::: DATASET EXCERPTS :::

`config.mk`:
```
export PLATFORM = sky130hd
export DESIGN_NAME = http_chunked_body_decoder_unit
export DESIGN_NICKNAME = d
export VERILOG_FILES = /design/src/hw/rtl/chd_pkg.sv /design/src/hw/rtl/chd_step.sv /design/src/hw/rtl/http_chunked_body_decoder_unit.sv
export SDC_FILE = /design/constraint.sdc
export NUM_CORES = 1
export LEC_CHECK = 0
export ABC_CLOCK_PERIOD_IN_PS = 6200
export BUFFER_PORTS_ARGS = -buffer_cell sky130_fd_sc_hd__buf_2
export CAP_MARGIN = 40
export CORE_MARGIN = 5
export CORE_UTILIZATION = 40
export CTS_BUF_LIST = sky130_fd_sc_hd__clkbuf_4
export CTS_CLUSTER_DIAMETER = 200
export DETAILED_ROUTE_END_ITERATION = 7
export PLACE_DENSITY = 0.59
export SLEW_MARGIN = 30
export SYNTH_ARGS = -nofsm -noshare
export SYNTH_HDL_FRONTEND = slang
export SYNTH_HIERARCHICAL = 1
export SYNTH_SLANG_ARGS = --single-unit
```
`constraint.sdc`:
```
create_clock -name clk_i -period 6.2 [get_ports clk_i]
set_clock_uncertainty 0.15 [all_clocks]
set_input_delay 0.31 -clock clk_i [delete_from_list [all_inputs] [get_ports clk_i]]
set_output_delay 0.31 -clock clk_i [all_outputs]
set_load 0.05 [all_outputs]
```
`src/hw/rtl/chd_pkg.sv`:
```
// Shared types, character codes and byte classifiers for the chunked body decoder.
// No dependencies; imported by chd_step and the top level.
`default_nettype none

package chd_pkg;

  // Size-line parse and payload phases
  typedef enum logic [2:0] {
    PH_LEAD   = 3'd0,
    PH_SIGN   = 3'd1,
    PH_ZERO   = 3'd2,
    PH_PREFIX = 3'd3,
    PH_DIGITS = 3'd4,
    PH_SKIP   = 3'd5,
    PH_DATA   = 3'd6,
    PH_DONE   = 3'd7
  } phase_e;

  // Control state carried between the step logic and the state registers
  typedef struct packed {
    phase_e phase;
    logic   saw_cr;
  } ctrl_t;

  localparam logic [7:0] CHR_CR    = 8'h0D;
  localparam logic [7:0] CHR_LF    = 8'h0A;
  localparam logic [7:0] CHR_TAB   = 8'h09;
  localparam logic [7:0] CHR_VT    = 8'h0B;
  localparam logic [7:0] CHR_FF    = 8'h0C;
  localparam logic [7:0] CHR_SPACE = 8'h20;
  localparam logic [7:0] CHR_PLUS  = 8'h2B;
  localparam logic [7:0] CHR_MINUS = 8'h2D;
  localparam logic [7:0] CHR_ZERO  = 8'h30;
  localparam logic [7:0] CHR_X_LO  = 8'h78;
  localparam logic [7:0] CHR_X_UP  = 8'h58;
  localparam int unsigned HEX_RADIX_BITS = 4;  // log2 of radix 16

  // strtol whitespace class
  function automatic logic is_space(input logic [7:0] c);
    is_space = (c == CHR_SPACE) || (c == CHR_TAB) || (c == CHR_LF) ||
               (c == CHR_VT) || (c == CHR_FF) || (c == CHR_CR);
  endfunction

  function automatic logic is_hex(input logic [7:0] c);
    is_hex = (c >= 8'h30 && c <= 8'h39) || (c >= 8'h61 && c <= 8'h66) ||
             (c >= 8'h41 && c <= 8'h46);
  endfunction

  // Digit value; only meaningful where is_hex holds
  function automatic logic [3:0] hex_digit(input logic [7:0] c);
    logic [7:0] v;
    if (c <= 8'h39) begin
      v = c - 8'h30;
    end else if (c >= 8'h61) begin
      v = c - 8'h57;
    end else begin
      v = c - 8'h37;
    end
    hex_digit = v[3:0];
  endfunction

endpackage

`default_nettype wire

```
`src/hw/rtl/chd_step.sv`:
```
// Next-state and result logic for one body byte of the chunked decoder.
// Depends on chd_pkg for phase codes, character codes and classifiers.
`default_nettype none

module chd_step #(
  parameter int unsigned SIZE_BITS = 32
) (
  input  var chd_pkg::ctrl_t        ctrl_q_i,
  input  var logic [SIZE_BITS-1:0]  count_q_i,
  input  var logic [7:0]            byte_i,
  output var chd_pkg::ctrl_t        ctrl_d_o,
  output var logic [SIZE_BITS-1:0]  count_d_o,
  output var logic                  pass_o,
  output var logic                  finished_o
);
  import chd_pkg::*;

  logic                 hex;
  logic [3:0]           dig;
  logic [SIZE_BITS-1:0] base;
  logic [SIZE_BITS-1:0] shifted;
  logic                 end_zero;
  logic [SIZE_BITS-1:0] dec;

  // Accumulate one hex digit, saturating at the all-ones size
  assign hex  = is_hex(byte_i);
  assign dig  = hex_digit(byte_i);
  assign base = (ctrl_q_i.phase == PH_LEAD) ? '0 : count_q_i;
  assign shifted = (|base[SIZE_BITS-1 -: HEX_RADIX_BITS]) ? '1 :
                   {base[SIZE_BITS-HEX_RADIX_BITS-1:0], dig};
  assign end_zero = (count_q_i == '0);
  assign dec      = count_q_i - SIZE_BITS'(1);

  always_comb begin
    ctrl_d_o  = ctrl_q_i;
    count_d_o = count_q_i;
    pass_o    = 1'b0;
    case (ctrl_q_i.phase)
      PH_LEAD: begin
        if (!is_space(byte_i)) begin
          count_d_o = '0;
          if (byte_i == CHR_PLUS) begin
            ctrl_d_o.phase = PH_SIGN;
          end else if (byte_i == CHR_MINUS) begin
            ctrl_d_o.phase = PH_DONE;
          end else if (byte_i == CHR_ZERO) begin
            ctrl_d_o.phase = PH_ZERO;
          end else if (hex) begin
            count_d_o      = shifted;
            ctrl_d_o.phase = PH_DIGITS;
          end else begin
            ctrl_d_o.phase = PH_DONE;
          end
        end
      end
      PH_SIGN: begin
        if (byte_i == CHR_ZERO) begin
          ctrl_d_o.phase = PH_ZERO;
        end else if (hex) begin
          count_d_o      = shifted;
          ctrl_d_o.phase = PH_DIGITS;
        end else begin
          ctrl_d_o.phase = PH_DONE;
        end
      end
      PH_ZERO, PH_DIGITS: begin
        if (ctrl_q_i.phase == PH_ZERO &&
            (byte_i == CHR_X_LO || byte_i == CHR_X_UP)) begin
          ctrl_d_o.phase = PH_PREFIX;
        end else if (hex) begin
          count_d_o      = shifted;
          ctrl_d_o.phase = PH_DIGITS;
        end else if (end_zero) begin
          // zero-size chunk terminates the body
          ctrl_d_o.phase = PH_DONE;
        end else begin
          ctrl_d_o.phase  = PH_SKIP;
          ctrl_d_o.saw_cr = (byte_i == CHR_CR);
        end
      end
      PH_PREFIX: begin
        if (hex) begin
          count_d_o      = shifted;
          ctrl_d_o.phase = PH_DIGITS;
        end else begin
          ctrl_d_o.phase = PH_DONE;
        end
      end
      PH_SKIP: begin
        // drop the rest of the size line up to CR LF
        if (ctrl_q_i.saw_cr && byte_i == CHR_LF) begin
          ctrl_d_o.saw_cr = 1'b0;
          ctrl_d_o.phase  = end_zero ? PH_LEAD : PH_DATA;
        end else begin
          ctrl_d_o.saw_cr = (byte_i == CHR_CR);
        end
      end
      PH_DATA: begin
        if (!end_zero) begin
          pass_o    = 1'b1;
          count_d_o = dec;
        end
        if (end_zero || dec == '0) begin
          ctrl_d_o.phase = PH_LEAD;
        end
      end
      default: begin
        ctrl_d_o.phase = PH_DONE;
      end
    endcase
  end

  assign finished_o = (ctrl_d_o.phase == PH_DONE);

endmodule

`default_nettype wire

```
`src/hw/rtl/http_chunked_body_decoder_unit.sv`:
```
// Top level of the HTTP/1.1 chunked body decoder: input register, decode state
// and result register. Depends on chd_pkg and chd_step.
`default_nettype none

// Decodes a chunked message body one byte per transfer and returns one result
// per input byte: the byte with out_valid set when it is payload, and the
// finished flag once a zero, negative or malformed chunk size has ended the
// body. A byte with frame_end set is decoded normally and then returns the
// decoder to its reset state. Throughput is one byte per clock cycle while
// res_ready is high; a byte passes through the input register, then through the
// decode logic into the result register. The size counter is SIZE_BITS wide and
// saturates at its all-ones value.
module http_chunked_body_decoder_unit #(
  parameter int unsigned SIZE_BITS = 32
) (
  input  var logic       clk_i,
  input  var logic       rst_ni,
  input  var logic       in_valid_i,
  output var logic       in_ready_o,
  input  var logic [7:0] in_byte_i,
  input  var logic       frame_end_i,
  output var logic       res_valid_o,
  input  var logic       res_ready_i,
  output var logic [7:0] out_byte_o,
  output var logic       out_valid_o,
  output var logic       finished_o
);
  import chd_pkg::*;

  logic                 s1_valid_q;
  logic [7:0]           s1_byte_q;
  logic                 s1_fe_q;
  logic                 s1_adv;
  ctrl_t                ctrl_q, ctrl_d;
  logic [SIZE_BITS-1:0] count_q, count_d;
  logic                 pass;
  logic                 fin;
  logic                 res_valid_q;
  logic [7:0]           out_byte_q;
  logic                 out_valid_q;
  logic                 finished_q;

  // Advance the input register into the result register when it is free
  assign s1_adv     = s1_valid_q && (!res_valid_q || res_ready_i);
  assign in_ready_o = !s1_valid_q || s1_adv;

  chd_step #(
    .SIZE_BITS(SIZE_BITS)
  ) u_step (
    .ctrl_q_i  (ctrl_q),
    .count_q_i (count_q),
    .byte_i    (s1_byte_q),
    .ctrl_d_o  (ctrl_d),
    .count_d_o (count_d),
    .pass_o    (pass),
    .finished_o(fin)
  );

  // Input register
  always_ff @(posedge clk_i or negedge rst_ni) begin
    if (!rst_ni) begin
      s1_valid_q <= 1'b0;
    end else if (in_ready_o) begin
      s1_valid_q <= in_valid_i;
    end
  end

  always_ff @(posedge clk_i) begin
    if (in_valid_i && in_ready_o) begin
      s1_byte_q <= in_byte_i;
      s1_fe_q   <= frame_end_i;
    end
  end

  // Decode state: update per byte, return to reset after frame end
  always_ff @(posedge clk_i or negedge rst_ni) begin
    if (!rst_ni) begin
      ctrl_q  <= '{phase: PH_LEAD, saw_cr: 1'b0};
      count_q <= '0;
    end else if (s1_adv) begin
      if (s1_fe_q) begin
        ctrl_q  <= '{phase: PH_LEAD, saw_cr: 1'b0};
        count_q <= '0;
      end else begin
        ctrl_q  <= ctrl_d;
        count_q <= count_d;
      end
    end
  end

  // Result register
  always_ff @(posedge clk_i or negedge rst_ni) begin
    if (!rst_ni) begin
      res_valid_q <= 1'b0;
    end else if (!res_valid_q || res_ready_i) begin
      res_valid_q <= s1_valid_q;
    end
  end

  always_ff @(posedge clk_i) begin
    if (s1_adv) begin
      out_byte_q  <= pass ? s1_byte_q : 8'h00;
      out_valid_q <= pass;
      finished_q  <= fin;
    end
  end

  assign res_valid_o = res_valid_q;
  assign out_byte_o  = out_byte_q;
  assign out_valid_o = out_valid_q;
  assign finished_o  = finished_q;

endmodule

`default_nettype wire

```
==> flow_metrics.tcl <==
set metrics [dict create \
    vias_per_cell 6.11 \
    drtPass1Iterations 5 \
    drt_iter0_markers 361 \
    min_period_ps 3740 \
    clk_pin_slew_worst_paths_ps 110 \
    die_area_um2 14000 \
    cp.arrival_ps 3900 \
    crit_path_cell_trace "inv_1, ha_1, or3b_1, or2_1, or4_4, nand2_8, inv_2, a221o_1, nor2b_1, mux2_4" \
    seq_area_frac_synth 0.324 \
    worstPathMaxFanout 27 \
    area_delta_synth_final_pct 8.61 \
    tightest_slew_ps 704 \
    r2r_setup_slack_ps 2460 \
    drive_gt1_frac 0.167 \
    drt-total-wl_um 12700 \
    slowest_stage "or4_4" \
    grt_max_degree 38 \
    cts_max_path_buffers 2 \
    drc 0 \
    vias 4284 \
    postCtsSetupRepairBufs 0 \
    status "completed" \
    cts_hold_buf 12 \
    grt_pass1_wl_um 21000 \
    dp_hpwl_um 8520 \
    slew_headroom 0.527 \
    gr-total-overflow 0 \
    syn_nets 560 \
    ys_types 71 \
    grt_util_all_layers 0.182 \
    clock_latency_ps 430 \
    worstPathRequired_ps 6350 \
    antenna_cells 0 \
    drv_cap 0 \
    start_kind "register" \
    slew_viol_final 0 \
    max_freq_mhz 267 \
    cts_tree "done" \
    numCtsBuffers 9 \
    cp-end-kind "register" \
    die_w_um 118 \
    finalSetupViolCount 0 \
    synth_edf_count 19 \
    die_h_um 118 \
    cts-root-buf "clkbuf_4" \
    grt_pass1_vias 4069 \
    io_pins 25 \
    hp-class "in2async" \
    synth-main-ff-cell "dfrtp_1" \
    slowest_delay_ps 640 \
    fin_crit_sh 0.604 \
    port_buffers 24 \
    gp_congestion 0.906 \
    fp-row-count 39 \
    grt_antenna_before_repair 0 \
    postSynthCellCount 540 \
    numClockSinks 57 \
    hold_viol 0 \
    wl_per_cell_um 18.1 \
    syn_area_per_cell_um2 8.69 \
    ys_ff_latch 57 \
    final_cell_mix "nor2_1 (56), dfrtp_1 (38), nand2_1 (32), o21ai_0 (30)" \
    yosys_warnings 6 \
    final_common_cell "nor2_1" \
    path_class "reg2reg" \
    core_area_um2 11500 \
    antenna_left 0 \
    rsz0062_at_grt "no" \
    cts_max_level 3 \
    synth_area_um2 4690 \
    nNetsFinal 573 \
    initial_core_util 0.409 \
    ctsResizeCount 0 \
    async_reset_ff_frac 0.667 \
    tns_ps 0 \
]
-- flip-flops by register name, summed over array words and instances, names as in the netlist --
name / count
s1_fe_q: 1
res_valid_o: 1
out_valid_o: 1
finished_o: 1
ctrl_q: 4
s1_byte_q: 8
s1_valid_q: 1
count_q: 32
out_byte_o: 8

:::

The line containing "core_area_um2 11500 \" and every line after it, up to and including the last line of the records, should be reproduced exactly, with nothing else.

    core_area_um2 11500 \
    antenna_left 0 \
    rsz0062_at_grt "no" \
    cts_max_level 3 \
    synth_area_um2 4690 \
    nNetsFinal 573 \
    initial_core_util 0.409 \
    ctsResizeCount 0 \
    async_reset_ff_frac 0.667 \
    tns_ps 0 \
]
-- flip-flops by register name, summed over array words and instances, names as in the netlist --
name / count
s1_fe_q: 1
res_valid_o: 1
out_valid_o: 1
finished_o: 1
ctrl_q: 4
s1_byte_q: 8
s1_valid_q: 1
count_q: 32
out_byte_o: 8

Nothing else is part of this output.